Some things didn't change; but there was a whole lot more that did. For example, he's still a neat freak; and that's an aspect of controlling; but his truck is his truck; and you could eat off the floors in it; yet, he also helps me by doing various things here at home; like I came home not long ago, and he'd washed out the refrigerator; or he'd sort some things and clean out a closet. Or I would find the floor mopped, bathrooms completely cleaned; things like that.
I do my parts, too; so he does some, and I do some; I remember him saying that I worked as hard as he did; so he was pitching in. He will cook on occasion; and he didn't do that before.
He still washes his own clothes, and I do mine. One of us will pitch a load in washer, dry it and put it away.
I see a more peaceful, and settled man; who views me as his friend, his companion; his helper, his lover, and his wife. We are in this together; and he's said this quite a few times.
Emotionally, he's more open, more apt to speak up when he doesn't like something; and he really tries to be a husband to me; not just my boss; and he doesn't try to "lord" it over me. We agree to disagree when we need to; and this didn't happen before, as before, it was his way or the highway.
So, I would say, there were a combination of external and internal changes that contributed to what he became; but he was the one with these decisions...except the ones that affected me personally, and required my input.
There came a time when I realized that I could not indulge his restlessness; and it took me as the anchor to hold him firm; that's why I refused to move, just because he said he wanted to; I was told this would pass, and it did. I saw later that if I'd given in once; the trend would have continued; and he would have never been satisfied.
In time, he realized, as I stood my ground with him, that home was whatever I was; just as home for me, is where ever he is; but you gotta live somewhere; and the economy where we live is not bad; and it's a nice quiet place out in the country.
In many ways, however, there are MORE internal, than external changes that occurred within; and you want the internal changes to happen; this is where the core of them resides; although the core person won't change; other aspects will change; assuming they allow the crisis to work on them.
My husband, as a result of his Identity crisis; had to find his "place" in not only this world, but within himself, his job, his life and his family; and be settled with how his life was, as a whole, and would be in the future. That included me; but it could have so easily NOT included me; he could have chosen to walk away and start over again; and there was a time when I actually thought he was going to do that, but he didn't...he chose to stay with me...and I chose to stay with him.

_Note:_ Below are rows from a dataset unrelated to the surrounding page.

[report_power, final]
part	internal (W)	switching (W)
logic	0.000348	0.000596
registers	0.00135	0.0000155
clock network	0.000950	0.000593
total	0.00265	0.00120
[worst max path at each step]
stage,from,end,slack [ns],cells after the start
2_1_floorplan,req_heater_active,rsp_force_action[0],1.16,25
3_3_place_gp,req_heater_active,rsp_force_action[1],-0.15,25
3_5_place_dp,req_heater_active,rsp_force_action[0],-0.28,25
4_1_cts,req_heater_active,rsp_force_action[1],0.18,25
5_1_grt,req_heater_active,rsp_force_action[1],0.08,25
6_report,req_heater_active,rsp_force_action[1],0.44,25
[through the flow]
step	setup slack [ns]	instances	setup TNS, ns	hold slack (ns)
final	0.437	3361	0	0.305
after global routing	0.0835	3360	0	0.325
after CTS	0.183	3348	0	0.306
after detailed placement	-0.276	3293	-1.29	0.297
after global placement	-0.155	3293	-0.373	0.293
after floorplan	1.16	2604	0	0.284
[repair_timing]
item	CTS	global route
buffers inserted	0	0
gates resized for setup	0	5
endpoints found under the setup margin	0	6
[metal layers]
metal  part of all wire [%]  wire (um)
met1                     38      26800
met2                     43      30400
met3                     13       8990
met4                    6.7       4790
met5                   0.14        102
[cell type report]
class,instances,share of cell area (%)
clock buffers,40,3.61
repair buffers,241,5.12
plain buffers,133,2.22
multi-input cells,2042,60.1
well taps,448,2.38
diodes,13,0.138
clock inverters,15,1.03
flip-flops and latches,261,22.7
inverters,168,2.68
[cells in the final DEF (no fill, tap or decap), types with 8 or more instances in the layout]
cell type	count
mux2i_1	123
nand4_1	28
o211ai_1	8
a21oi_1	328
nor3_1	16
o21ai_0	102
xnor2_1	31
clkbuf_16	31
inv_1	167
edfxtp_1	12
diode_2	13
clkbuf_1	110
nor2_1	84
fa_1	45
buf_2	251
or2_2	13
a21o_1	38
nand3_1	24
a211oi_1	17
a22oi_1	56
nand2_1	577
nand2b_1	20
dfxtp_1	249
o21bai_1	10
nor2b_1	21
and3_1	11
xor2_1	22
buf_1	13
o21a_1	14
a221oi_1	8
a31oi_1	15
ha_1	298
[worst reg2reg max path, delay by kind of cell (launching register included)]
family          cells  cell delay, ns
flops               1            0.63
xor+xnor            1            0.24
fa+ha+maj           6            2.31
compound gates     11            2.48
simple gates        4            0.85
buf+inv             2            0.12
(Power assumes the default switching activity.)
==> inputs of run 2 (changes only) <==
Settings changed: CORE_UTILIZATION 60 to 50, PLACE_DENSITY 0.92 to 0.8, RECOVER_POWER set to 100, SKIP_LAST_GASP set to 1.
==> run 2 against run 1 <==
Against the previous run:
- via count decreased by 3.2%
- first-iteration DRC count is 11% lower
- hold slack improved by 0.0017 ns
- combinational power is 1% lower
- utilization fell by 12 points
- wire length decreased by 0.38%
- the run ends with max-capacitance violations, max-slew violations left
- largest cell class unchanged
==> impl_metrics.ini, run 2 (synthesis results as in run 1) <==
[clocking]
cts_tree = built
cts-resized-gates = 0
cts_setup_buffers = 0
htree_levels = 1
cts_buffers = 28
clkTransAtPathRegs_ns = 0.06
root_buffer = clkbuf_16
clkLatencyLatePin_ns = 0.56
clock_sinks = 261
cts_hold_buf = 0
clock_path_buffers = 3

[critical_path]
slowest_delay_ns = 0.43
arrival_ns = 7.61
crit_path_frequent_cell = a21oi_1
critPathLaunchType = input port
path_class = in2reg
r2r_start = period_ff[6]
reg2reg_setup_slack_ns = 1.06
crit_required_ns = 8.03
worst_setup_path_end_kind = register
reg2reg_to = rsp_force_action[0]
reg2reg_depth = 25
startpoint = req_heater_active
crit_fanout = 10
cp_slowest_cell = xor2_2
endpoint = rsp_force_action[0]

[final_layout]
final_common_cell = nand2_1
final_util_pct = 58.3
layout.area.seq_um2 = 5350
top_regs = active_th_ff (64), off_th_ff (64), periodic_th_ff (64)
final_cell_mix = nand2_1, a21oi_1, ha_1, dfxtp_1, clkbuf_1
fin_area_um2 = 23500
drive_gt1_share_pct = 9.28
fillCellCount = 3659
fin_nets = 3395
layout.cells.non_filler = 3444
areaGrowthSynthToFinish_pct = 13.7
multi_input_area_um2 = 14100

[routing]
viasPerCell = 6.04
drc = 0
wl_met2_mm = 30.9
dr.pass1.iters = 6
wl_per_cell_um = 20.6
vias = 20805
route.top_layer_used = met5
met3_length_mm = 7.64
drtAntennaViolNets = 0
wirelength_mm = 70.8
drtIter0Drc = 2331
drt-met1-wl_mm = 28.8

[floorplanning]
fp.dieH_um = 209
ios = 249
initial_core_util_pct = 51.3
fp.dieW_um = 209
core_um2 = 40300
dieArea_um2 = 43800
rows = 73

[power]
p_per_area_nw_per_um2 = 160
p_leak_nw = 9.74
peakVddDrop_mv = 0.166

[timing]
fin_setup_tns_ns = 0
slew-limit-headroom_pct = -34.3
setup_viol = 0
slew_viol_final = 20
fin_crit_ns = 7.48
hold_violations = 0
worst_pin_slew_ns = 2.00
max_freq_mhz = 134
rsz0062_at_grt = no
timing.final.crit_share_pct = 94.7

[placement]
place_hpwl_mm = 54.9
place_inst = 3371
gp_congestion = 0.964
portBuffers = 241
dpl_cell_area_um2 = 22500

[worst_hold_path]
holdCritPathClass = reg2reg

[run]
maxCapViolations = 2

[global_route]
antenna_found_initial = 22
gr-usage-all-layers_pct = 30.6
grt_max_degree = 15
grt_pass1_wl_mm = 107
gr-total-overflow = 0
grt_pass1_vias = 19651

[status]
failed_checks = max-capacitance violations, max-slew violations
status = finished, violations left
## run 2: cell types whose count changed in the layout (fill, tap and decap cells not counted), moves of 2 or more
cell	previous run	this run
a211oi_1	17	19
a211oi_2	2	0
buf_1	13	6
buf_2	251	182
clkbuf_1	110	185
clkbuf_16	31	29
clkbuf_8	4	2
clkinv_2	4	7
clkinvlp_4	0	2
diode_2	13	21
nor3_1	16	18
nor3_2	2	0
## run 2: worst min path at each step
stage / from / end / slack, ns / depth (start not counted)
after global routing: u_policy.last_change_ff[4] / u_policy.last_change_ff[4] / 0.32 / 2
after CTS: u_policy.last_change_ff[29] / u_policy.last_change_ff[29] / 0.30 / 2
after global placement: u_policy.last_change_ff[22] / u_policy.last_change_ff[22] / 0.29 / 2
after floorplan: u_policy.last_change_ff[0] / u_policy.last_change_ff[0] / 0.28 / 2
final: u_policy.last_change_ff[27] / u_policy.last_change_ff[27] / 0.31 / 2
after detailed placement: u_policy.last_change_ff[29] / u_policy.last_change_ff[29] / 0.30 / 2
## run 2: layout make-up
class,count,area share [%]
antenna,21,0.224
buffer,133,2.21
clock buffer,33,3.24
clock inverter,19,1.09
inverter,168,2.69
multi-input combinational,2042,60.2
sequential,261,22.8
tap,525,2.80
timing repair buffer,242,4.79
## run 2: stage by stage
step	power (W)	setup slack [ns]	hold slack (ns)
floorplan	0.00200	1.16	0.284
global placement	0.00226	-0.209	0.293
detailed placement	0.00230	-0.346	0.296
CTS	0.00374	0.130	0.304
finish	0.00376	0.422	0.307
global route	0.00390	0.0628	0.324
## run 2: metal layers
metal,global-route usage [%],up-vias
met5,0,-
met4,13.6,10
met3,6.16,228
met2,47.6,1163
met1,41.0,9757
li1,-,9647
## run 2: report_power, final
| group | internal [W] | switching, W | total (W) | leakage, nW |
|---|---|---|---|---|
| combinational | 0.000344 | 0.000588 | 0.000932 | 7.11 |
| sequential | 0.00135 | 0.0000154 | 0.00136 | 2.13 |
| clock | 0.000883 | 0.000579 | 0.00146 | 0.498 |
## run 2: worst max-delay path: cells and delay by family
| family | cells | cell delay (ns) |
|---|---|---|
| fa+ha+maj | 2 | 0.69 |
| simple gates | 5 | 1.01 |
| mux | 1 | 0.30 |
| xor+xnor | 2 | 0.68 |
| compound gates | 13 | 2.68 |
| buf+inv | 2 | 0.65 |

As he repackaged himself; he became someone he was more comfortable with; and someone I have no trouble living with. He became a giving, caring person; and I know where I stand with him; as his number one priority...I was never that before the crisis.
They do become different people in many aspects; they are never the same once the whole of the crisis is navigated...and adjustments are made on both parts, because NEITHER MLC'er or LBS are the same people they were before the crisis happened..both should have grown and changed, and become more mature adults, better able to handle what life throws at them.
We don't always get it right; and we don't always agree; but we agree to stick together; and face the world as team players; equal on all counts...and this wasn't true before the crisis happened.
The reality of our lives now is such a different and better one.